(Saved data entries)

───

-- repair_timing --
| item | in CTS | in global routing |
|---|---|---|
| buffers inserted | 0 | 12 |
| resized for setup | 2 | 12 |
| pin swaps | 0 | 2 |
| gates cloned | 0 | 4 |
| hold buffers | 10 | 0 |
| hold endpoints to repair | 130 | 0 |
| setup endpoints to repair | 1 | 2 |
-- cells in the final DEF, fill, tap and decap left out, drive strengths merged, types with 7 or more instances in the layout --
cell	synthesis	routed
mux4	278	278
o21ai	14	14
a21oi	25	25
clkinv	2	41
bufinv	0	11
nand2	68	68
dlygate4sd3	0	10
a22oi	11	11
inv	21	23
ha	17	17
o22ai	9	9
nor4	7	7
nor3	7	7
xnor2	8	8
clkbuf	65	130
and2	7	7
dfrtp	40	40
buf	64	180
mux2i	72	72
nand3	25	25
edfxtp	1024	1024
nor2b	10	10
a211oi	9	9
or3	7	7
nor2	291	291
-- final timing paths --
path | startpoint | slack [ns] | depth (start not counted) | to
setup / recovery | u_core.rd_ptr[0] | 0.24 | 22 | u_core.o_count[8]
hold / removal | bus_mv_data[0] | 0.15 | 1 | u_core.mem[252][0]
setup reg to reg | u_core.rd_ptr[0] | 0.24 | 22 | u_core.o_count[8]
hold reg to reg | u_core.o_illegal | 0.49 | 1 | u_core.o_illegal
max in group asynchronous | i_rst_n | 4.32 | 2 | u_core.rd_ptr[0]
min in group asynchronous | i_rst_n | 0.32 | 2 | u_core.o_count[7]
<file path="config.mk">
export PLATFORM = sky130hd
export DESIGN_NAME = psum_drain_sched
export DESIGN_NICKNAME = d
export VERILOG_FILES = /design/src/rtl/psum_drain_sched.sv
export SDC_FILE = /design/constraint.sdc
export NUM_CORES = 1
export LEC_CHECK = 0
export ABC_AREA = 1
export CAP_MARGIN = 25
export CELL_PAD_IN_SITES_DETAIL_PLACEMENT = 1
export CELL_PAD_IN_SITES_GLOBAL_PLACEMENT = 2
export CORE_UTILIZATION = 25
export CTS_CLUSTER_DIAMETER = 100
export DETAILED_ROUTE_END_ITERATION = 12
export PLACE_DENSITY_LB_ADDON = 0.1
export SLEW_MARGIN = 40
export SYNTH_ARGS = -nofsm -noshare
export SYNTH_HDL_FRONTEND = slang
export SYNTH_SLANG_ARGS = --single-unit
</file>
<file path="constraint.sdc">
create_clock -name clk_i -period 2.5 [get_ports clk_i]
set_input_delay 0.375 -clock clk_i [delete_from_list [all_inputs] [get_ports clk_i]]
set_output_delay 0.375 -clock clk_i [all_outputs]
set_load 0.02 [all_outputs]
</file>
--- src/rtl/counter_cmd_master.sv ---
// counter_cmd_master
//
// Sends commands to the SRAM multi-counter block and collects its READ responses.
// Host requests are accepted through a ready/valid request queue. They are issued one
// per cycle on the counter command port, strictly in acceptance order. READ responses
// are pushed into a response queue, which the host drains.
//
// A READ is issued only when the response queue has space reserved for its answer:
// rsp_count + inflight < RSP_DEPTH. A response therefore always has a free slot.
//
// Ports
//   clk, rst_n                         clock, asynchronous active-low reset
//   req_valid/req_ready                host request handshake
//   req_id/req_data/req_cmd            request payload (LOAD=0 CLEAR=1 INC=2 DEC=3 READ=4)
//   cnt_valid/cnt_id/cnt_data/cnt_cmd  registered command to the counter
//   cnt_rsp_valid/cnt_rsp_data         counter output_valid / output_data
//   rsp_valid/rsp_ready/rsp_data       host response handshake (head of response queue)
//   busy                               anything queued, issued or in flight
//   err                                sticky: [0] illegal cmd dropped, [1] unexpected response
//
// Optional feature: define COUNTER_CMD_MASTER_STATS_EN to add the stat_issued and
// stat_reads outputs. Both are 16-bit wrapping event counters.

module counter_cmd_master #(
  parameter int unsigned ID_W      = 8,
  parameter int unsigned DATA_W    = 8,
  parameter int unsigned REQ_DEPTH = 4,
  parameter int unsigned RSP_DEPTH = 4
) (
  input  logic              clk,
  input  logic              rst_n,
  // host request
  input  logic              req_valid,
  output logic              req_ready,
  input  logic [ID_W-1:0]   req_id,
  input  logic [DATA_W-1:0] req_data,
  input  logic [2:0]        req_cmd,
  // counter command
  output logic              cnt_valid,
  output logic [ID_W-1:0]   cnt_id,
  output logic [DATA_W-1:0] cnt_data,
  output logic [2:0]        cnt_cmd,
  // counter response
  input  logic              cnt_rsp_valid,
  input  logic [DATA_W-1:0] cnt_rsp_data,
  // host response
  output logic              rsp_valid,
  input  logic              rsp_ready,
  output logic [DATA_W-1:0] rsp_data,
  // status
  output logic              busy,
  output logic [1:0]        err
`ifdef COUNTER_CMD_MASTER_STATS_EN
  ,
  output logic [15:0]       stat_issued,
  output logic [15:0]       stat_reads
`endif
);

  localparam int unsigned ReqAw = $clog2(REQ_DEPTH);
  localparam int unsigned RspAw = $clog2(RSP_DEPTH);
  localparam int unsigned ReqW  = 3 + ID_W + DATA_W;
  // Wide enough for rsp_count (up to RSP_DEPTH) plus inflight (up to 3).
  localparam int unsigned CrW   = RspAw + 3;

  localparam logic [2:0] CmdRead = 3'b100;

  // ------------------------------------------------------------------
  // Start-up: req_ready stays low until the first edge after reset release.
  // ------------------------------------------------------------------
  logic run_q;

  always_ff @(posedge clk or negedge rst_n) begin
    if (!rst_n) begin
      run_q <= 1'b0;
    end else begin
      run_q <= 1'b1;
    end
  end

  // ------------------------------------------------------------------
  // Request queue. Each pointer has one extra bit, so full and empty can be told apart.
  // ------------------------------------------------------------------
  logic [ReqW-1:0]  req_mem [REQ_DEPTH];
  logic [ReqAw:0]   req_wr_q, req_wr_d;
  logic [ReqAw:0]   req_rd_q, req_rd_d;
  logic [ReqAw:0]   req_count;
  logic             req_full, req_empty;
  logic             req_push, req_pop;
  logic [ReqW-1:0]  head;
  logic [2:0]       head_cmd;
  logic [ID_W-1:0]  head_id;
  logic [DATA_W-1:0] head_data;

  assign req_count = req_wr_q - req_rd_q;
  assign req_empty = (req_wr_q == req_rd_q);
  assign req_full  = (req_wr_q[ReqAw] != req_rd_q[ReqAw]) &&
                     (req_wr_q[ReqAw-1:0] == req_rd_q[ReqAw-1:0]);

  assign req_ready = run_q & ~req_full;
  assign req_push  = req_valid & req_ready;

  assign head      = req_mem[req_rd_q[ReqAw-1:0]];
  assign head_cmd  = head[ReqW-1 -: 3];
  assign head_id   = head[ID_W+DATA_W-1 -: ID_W];
  assign head_data = head[DATA_W-1:0];

  always_ff @(posedge clk) begin
    if (req_push) begin
      req_mem[req_wr_q[ReqAw-1:0]] <= {req_cmd, req_id, req_data};
    end
  end

  always_comb begin
    req_wr_d = req_wr_q;
    req_rd_d = req_rd_q;
    if (req_push) req_wr_d = req_wr_q + 1'b1;
    if (req_pop)  req_rd_d = req_rd_q + 1'b1;
  end

  always_ff @(posedge clk or negedge rst_n) begin
    if (!rst_n) begin
      req_wr_q <= '0;
      req_rd_q <= '0;
    end else begin
      req_wr_q <= req_wr_d;
      req_rd_q <= req_rd_d;
    end
  end

  // ------------------------------------------------------------------
  // Response queue
  // ------------------------------------------------------------------
  logic [DATA_W-1:0] rsp_mem [RSP_DEPTH];
  logic [RspAw:0]    rsp_wr_q, rsp_wr_d;
  logic [RspAw:0]    rsp_rd_q, rsp_rd_d;
  logic [RspAw:0]    rsp_count;
  logic              rsp_empty, rsp_full;
  logic              rsp_push, rsp_pop;

  assign rsp_count = rsp_wr_q - rsp_rd_q;
  assign rsp_empty = (rsp_wr_q == rsp_rd_q);
  assign rsp_full  = (rsp_wr_q[RspAw] != rsp_rd_q[RspAw]) &&
                     (rsp_wr_q[RspAw-1:0] == rsp_rd_q[RspAw-1:0]);

  assign rsp_valid = ~rsp_empty;
  assign rsp_pop   = rsp_valid & rsp_ready;
  // Gate with empty so that rsp_data reads 0 after reset, not unwritten storage.
  assign rsp_data  = rsp_empty ? '0 : rsp_mem[rsp_rd_q[RspAw-1:0]];

  always_ff @(posedge clk) begin
    if (rsp_push) begin
      rsp_mem[rsp_wr_q[RspAw-1:0]] <= cnt_rsp_data;
    end
  end

  always_comb begin
    rsp_wr_d = rsp_wr_q;
    rsp_rd_d = rsp_rd_q;
    if (rsp_push) rsp_wr_d = rsp_wr_q + 1'b1;
    if (rsp_pop)  rsp_rd_d = rsp_rd_q + 1'b1;
  end

  always_ff @(posedge clk or negedge rst_n) begin
    if (!rst_n) begin
      rsp_wr_q <= '0;
      rsp_rd_q <= '0;
    end else begin
      rsp_wr_q <= rsp_wr_d;
      rsp_rd_q <= rsp_rd_d;
    end
  end

  // ------------------------------------------------------------------
  // In-flight READ tracking and credit check
  // ------------------------------------------------------------------
  logic [1:0]     inflight_q, inflight_d;
  logic           rsp_accept, rsp_spurious;
  logic [CrW-1:0] credit_used;
  logic           credit_ok;

  assign rsp_accept   = cnt_rsp_valid & (inflight_q != 2'd0);
  assign rsp_spurious = cnt_rsp_valid & (inflight_q == 2'd0);
  assign rsp_push     = rsp_accept;

  // A pop on this edge is not counted as a free slot. That is conservative, but it
  // keeps the credit path free of rsp_ready.
  assign credit_used = CrW'(rsp_count) + CrW'(inflight_q);
  assign credit_ok   = (credit_used < CrW'(RSP_DEPTH));

  // ------------------------------------------------------------------
  // Issue decision for the request-queue head
  // ------------------------------------------------------------------
  logic issue_load, issue_read, illegal;

  always_comb begin
    req_pop    = 1'b0;
    issue_load = 1'b0;
    issue_read = 1'b0;
    illegal    = 1'b0;
    if (!req_empty) begin
      if (head_cmd > CmdRead) begin
        // Codes 101..111 are dropped without reaching the counter.
        req_pop = 1'b1;
        illegal = 1'b1;
      end else if (head_cmd == CmdRead) begin
        if (credit_ok) begin
          req_pop    = 1'b1;
          issue_load = 1'b1;
          issue_read = 1'b1;
        end
      end else begin
        req_pop    = 1'b1;
        issue_load = 1'b1;
      end
    end
  end

  always_comb begin
    inflight_d = inflight_q;
    unique case ({issue_read, rsp_accept})
      2'b10:   inflight_d = inflight_q + 2'd1;
      2'b01:   inflight_d = inflight_q - 2'd1;
      default: inflight_d = inflight_q;
    endcase
  end

  // ------------------------------------------------------------------
  // Issue register. id/data/cmd hold their values when nothing is loaded.
  // ------------------------------------------------------------------
  logic              cnt_valid_q, cnt_valid_d;
  logic [ID_W-1:0]   cnt_id_q, cnt_id_d;
  logic [DATA_W-1:0] cnt_data_q, cnt_data_d;
  logic [2:0]        cnt_cmd_q, cnt_cmd_d;
  logic [1:0]        err_q, err_d;

  always_comb begin
    cnt_valid_d = issue_load;
    cnt_id_d    = cnt_id_q;
    cnt_data_d  = cnt_data_q;
    cnt_cmd_d   = cnt_cmd_q;
    if (issue_load) begin
      cnt_id_d   = head_id;
      cnt_data_d = head_data;
      cnt_cmd_d  = head_cmd;
    end
    err_d = err_q | {rsp_spurious, illegal};
  end

  always_ff @(posedge clk or negedge rst_n) begin
    if (!rst_n) begin
      cnt_valid_q <= 1'b0;
      cnt_id_q    <= '0;
      cnt_data_q  <= '0;
      cnt_cmd_q   <= '0;
      inflight_q  <= '0;
      err_q       <= '0;
    end else begin
      cnt_valid_q <= cnt_valid_d;
      cnt_id_q    <= cnt_id_d;
      cnt_data_q  <= cnt_data_d;
      cnt_cmd_q   <= cnt_cmd_d;
      inflight_q  <= inflight_d;
      err_q       <= err_d;
    end
  end

  assign cnt_valid = cnt_valid_q;
  assign cnt_id    = cnt_id_q;
  assign cnt_data  = cnt_data_q;
  assign cnt_cmd   = cnt_cmd_q;
  assign err       = err_q;
  assign busy      = (req_count != '0) | cnt_valid_q | (inflight_q != 2'd0) | rsp_valid;

`ifdef COUNTER_CMD_MASTER_STATS_EN
  // ------------------------------------------------------------------
  // Event counters. They wrap at 16 bits.
  // ------------------------------------------------------------------
  logic [15:0] stat_issued_q, stat_reads_q;

  always_ff @(posedge clk or negedge rst_n) begin
    if (!rst_n) begin
      stat_issued_q <= '0;
      stat_reads_q  <= '0;
    end else begin
      if (cnt_valid_q) stat_issued_q <= stat_issued_q + 16'd1;
      if (rsp_push)    stat_reads_q  <= stat_reads_q + 16'd1;
    end
  end

  assign stat_issued = stat_issued_q;
  assign stat_reads  = stat_reads_q;
`endif

`ifndef SYNTHESIS
  // The credit rule must prevent a push into a full queue unless a pop happens on the same edge.
  rsp_no_overflow_a: assert property (@(posedge clk) disable iff (!rst_n)
    !(rsp_push && rsp_full && !rsp_pop));
  // A counter that answers one cycle after sampling keeps at most two READs in flight.
  inflight_bound_a: assert property (@(posedge clk) disable iff (!rst_n)
    inflight_q != 2'd3);
`endif

endmodule

--- config.mk ---
export PLATFORM = sky130hd
export DESIGN_NAME = counter_cmd_master
export DESIGN_NICKNAME = d
export VERILOG_FILES = /design/src/rtl/counter_cmd_master.sv
export SDC_FILE = /design/constraint.sdc
export NUM_CORES = 1
export LEC_CHECK = 0
export CAP_MARGIN = 20
export CORE_ASPECT_RATIO = 1.1
export CORE_MARGIN = 10
export CORE_UTILIZATION = 27
export CTS_BUF_LIST = sky130_fd_sc_hd__clkbuf_2
export DETAILED_ROUTE_END_ITERATION = 8
export GPL_ROUTABILITY_DRIVEN = 1
export PLACE_DENSITY_LB_ADDON = 0.08
export SLEW_MARGIN = 5
export SYNTH_ARGS = -nofsm -noshare
export SYNTH_HDL_FRONTEND = slang
export SYNTH_SLANG_ARGS = --single-unit
--- constraint.sdc ---
create_clock -name clk -period 2.7 [get_ports clk]
set_input_delay 0.675 -clock clk [delete_from_list [all_inputs] [get_ports clk]]
set_output_delay 0.675 -clock clk [all_outputs]
set_load 0.005 [all_outputs]
==> metrics.txt <==
CP required around 2.0 ns; initial drt markers approximately 160; Die ar. 27900 um^2; hpwl dp between 7000 and 8000 um; Remaining DRCs 0; starting density of the core 0.274; delay-heaviest family, CP simple AND/OR/NAND/NOR gates; Clock Pin Slew Worst Setup and Hold Paths around 0.23 ns; syn nets between 300 and 400; Crit Path Max Fanout 3; IO Port Bufs 64; Synth warnings 0; Max-cap violations 0; ys async rst share 0.255; Mapped Avg Cell Area 20.0 um^2; vias per cell about 4.2; Hold Crit Class in2async; dpl ws 0.0605 ns; Final period util 1.09; f_max 341 MHz; row cnt between 50 and 60; Layout Nets 456; CP peak stage delay 0.53 ns; Top FF cell, synth edfxtp_1; Synth Register Bits 145; Bufs on Longest Clock Path 2; worst setup margin -0.234 ns; top cells by area, synth edfxtp_1 (56%), dfrtp_1 (16%), mux4_2 (8.5%), ha_1 (3.4%), mux2_4 (2.3%); IO Pins 65; largest net degree at the start of global routing 38; crit path max-delay cell type or4_4; post-synthesis sequential area ratio 0.714; ANT nets after route 0; cell breakdown of the critical path ha_4 > and2_4 > nand2_2 > or4_4 > buf_6; DRT Pass-1 Iters 3; core area 21300 um^2; Synth Instances ~300; number of synthesized flops with an enable pin about 110; Area growth, synth to finish 32.2%; outcome finished, violations left; pwr/cell area between 1000 and 1500 nW/um^2; Worst EP arrival ~2.3 ns; H-tree depth 4; crit path launch type flop; global-route wire length before repair approximately 20000 um; placer's final routability congestion estimate about 0.7; vias in the first global route roughly 3400; vias approximately 3000; leakage around 2.8 nW; Routed wire per std cell 17.8 um; most numerous cell in the Yosys netlist edfxtp_1; total grt overflow 0; fin. max-slew vios 0; fillcell total a little over 2000; Worst Path Buf+Inv 1; setup TNS -1.75 ns; Syn Std Cell Area 5840 um^2; CTS sink cnt 145; cell taking the most area after synthesis edfxtp_1; Worst Clk Skew roughly 0.025 ns; # setup viols final 28; element type at the critical path end output pin; Final Critical Period a little under 3 ns; layout cells sized above 1 0.374; top cells by count, synth edfxtp_1 (108), dfrtp_1 (37), mux4_2 (22); initial antenna violation count 1; CTS tree done; Final Hold Vio Count 0; CTS Buf Count 17; failing checks negative setup slack; worst vdd ir between 0.4 and 0.5 mV; final wirelength between 10000 and 15000 um; Total GRT Usage 0.0937; CTS root buffer clkbuf_2; Die Width approximately 160 um; Die Y between 150 and 200 um; RSZ-0062 raised after global routing true; Synth cell types 39; Yosys top cell area share 0.555; worst-skew pair later-pin latency 0.69 ns; Setup CP Type reg2out
-- state kept, by name (all words and copies together), names as in the netlist --
signal and cells:
cnt_id 8, inflight_q 2, cnt_data 8, cnt_valid 1
rsp_mem 32, cnt_cmd 3, req_rd_q 3, rsp_wr_q 3
run_q 1, req_mem 76, rsp_rd_q 3, req_wr_q 3
err 2
-- what timing repair did --
item	4_1_cts	5_1_grt
endpoints found under the setup margin	11	33
hold buffers	1	0
setup buffers	16	7
pin swaps	14	7
cloned	1	1
endpoints found under the hold margin	37	0
gates resized for setup	79	25
-- tightest hold or removal path, stage by stage --
cell and delay (ns):
dlygate4sd3_1 0.52, buf_2 0.12, buf_12 0.24
-- metal layers --
| metal | track usage | routed length, um |
|---|---|---|
| met5 | 0 | 0 |
| met4 | 0.0345 | 181 |
| met3 | 0.0326 | 509 |
| met2 | 0.153 | 6340 |
| met1 | 0.112 | 5640 |
-- metrics by stage --
| step | area (um^2) | total power [mW] | util | hold WS [ns] | cells |
|---|---|---|---|---|---|
| after global placement | 7010 | 7.04 | 0.329 | 0.438 | 656 |
| after CTS | 7590 | 9.20 | 0.356 | 0.375 | 706 |
| final | 7720 | 9.44 | 0.362 | 0.461 | 711 |
| after global routing | 7720 | 10.1 | 0.362 | 0.338 | 711 |
| after floorplan | 5840 | 5.51 | - | 0.379 | 292 |
| after detailed placement | 7010 | 7.08 | 0.329 | 0.448 | 656 |
-- where the power goes --
group / switching [mW] / total (mW) / internal (mW)
combinational: 1.91 / 4.71 / 2.80
sequential: 0.243 / 3.17 / 2.93
clock: 0.826 / 1.55 / 0.722
-- placed cells by master (no fill, tap or decap), types with 3 or more instances in the layout --
| cell | netlist | final |
|---|---|---|
| xor2_1 | 4 | 4 |
| clkdlybuf4s50_1 | 0 | 52 |
| mux2_2 | 12 | 8 |
| buf_6 | 2 | 17 |
| buf_12 | 0 | 8 |
| xnor2_1 | 10 | 9 |
| ha_4 | 0 | 4 |
| nand2_1 | 7 | 6 |
| dfrtp_1 | 37 | 36 |
| and2_1 | 14 | 7 |
| and2_4 | 0 | 7 |
| buf_4 | 0 | 22 |
| edfxtp_1 | 108 | 108 |
| mux4_1 | 5 | 5 |
| inv_1 | 10 | 7 |
| and3_1 | 4 | 4 |
| inv_6 | 0 | 3 |
| bufinv_16 | 0 | 5 |
| mux2_4 | 9 | 13 |
| ha_1 | 16 | 12 |
| mux4_2 | 22 | 22 |
| buf_2 | 1 | 3 |
| clkinvlp_4 | 0 | 3 |
| inv_2 | 0 | 3 |
| clkbuf_2 | 0 | 18 |
-- cell families (layout without fill, tap and decap cells) --
kind of cell	after synthesis	after routing	share of synthesized area
buffers and inverters	19	147	0.0150
multiplexers	48	48	0.154
XOR/XNOR	15	15	0.0248
flip-flops	145	145	0.714
other	1	2	0.000642
AO/OA/AOI/OAI	10	10	0.0148
adder cells (fa/ha/maj)	17	17	0.0377
AND/OR/NAND/NOR	37	37	0.0396
-- worst paths after layout --
path,start,to,slack [ns],cells past startpoint
worst max-delay path,req_wr_q[1],busy,-0.23,5
worst min-delay path,rst_n,cnt_data[0],0.46,3
worst max register to register,rsp_rd_q[0],cnt_id[2],-0.08,11
min in group clk,err[1],err[1],0.49,1
worst min register to register,err[1],err[1],0.49,1
max in group asynchronous,rst_n,rsp_wr_q[1],2.01,3
-- cell type report --
type                       count  area [um^2]  area share
antenna                        1         2.50    0.000324
inverter                      10         37.5     0.00486
tap                          290          363      0.0470
multi-input combinational    128         1730       0.224
sequential                   145         4170       0.540
clock buffer                  18         90.1      0.0117
clock inverter                14          228      0.0295
timing repair buffer         105         1100       0.143
(Power assumes the default switching activity.)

───

Nothing beyond the line containing "export CELL_PAD_IN_SITES_GLOBAL_PLACEMENT = 2" is to be output; the lines above, from the first one onward to that line, are to be transcribed exactly.

-- repair_timing --
| item | in CTS | in global routing |
|---|---|---|
| buffers inserted | 0 | 12 |
| resized for setup | 2 | 12 |
| pin swaps | 0 | 2 |
| gates cloned | 0 | 4 |
| hold buffers | 10 | 0 |
| hold endpoints to repair | 130 | 0 |
| setup endpoints to repair | 1 | 2 |
-- cells in the final DEF, fill, tap and decap left out, drive strengths merged, types with 7 or more instances in the layout --
cell	synthesis	routed
mux4	278	278
o21ai	14	14
a21oi	25	25
clkinv	2	41
bufinv	0	11
nand2	68	68
dlygate4sd3	0	10
a22oi	11	11
inv	21	23
ha	17	17
o22ai	9	9
nor4	7	7
nor3	7	7
xnor2	8	8
clkbuf	65	130
and2	7	7
dfrtp	40	40
buf	64	180
mux2i	72	72
nand3	25	25
edfxtp	1024	1024
nor2b	10	10
a211oi	9	9
or3	7	7
nor2	291	291
-- final timing paths --
path | startpoint | slack [ns] | depth (start not counted) | to
setup / recovery | u_core.rd_ptr[0] | 0.24 | 22 | u_core.o_count[8]
hold / removal | bus_mv_data[0] | 0.15 | 1 | u_core.mem[252][0]
setup reg to reg | u_core.rd_ptr[0] | 0.24 | 22 | u_core.o_count[8]
hold reg to reg | u_core.o_illegal | 0.49 | 1 | u_core.o_illegal
max in group asynchronous | i_rst_n | 4.32 | 2 | u_core.rd_ptr[0]
min in group asynchronous | i_rst_n | 0.32 | 2 | u_core.o_count[7]
<file path="config.mk">
export PLATFORM = sky130hd
export DESIGN_NAME = psum_drain_sched
export DESIGN_NICKNAME = d
export VERILOG_FILES = /design/src/rtl/psum_drain_sched.sv
export SDC_FILE = /design/constraint.sdc
export NUM_CORES = 1
export LEC_CHECK = 0
export ABC_AREA = 1
export CAP_MARGIN = 25
export CELL_PAD_IN_SITES_DETAIL_PLACEMENT = 1
export CELL_PAD_IN_SITES_GLOBAL_PLACEMENT = 2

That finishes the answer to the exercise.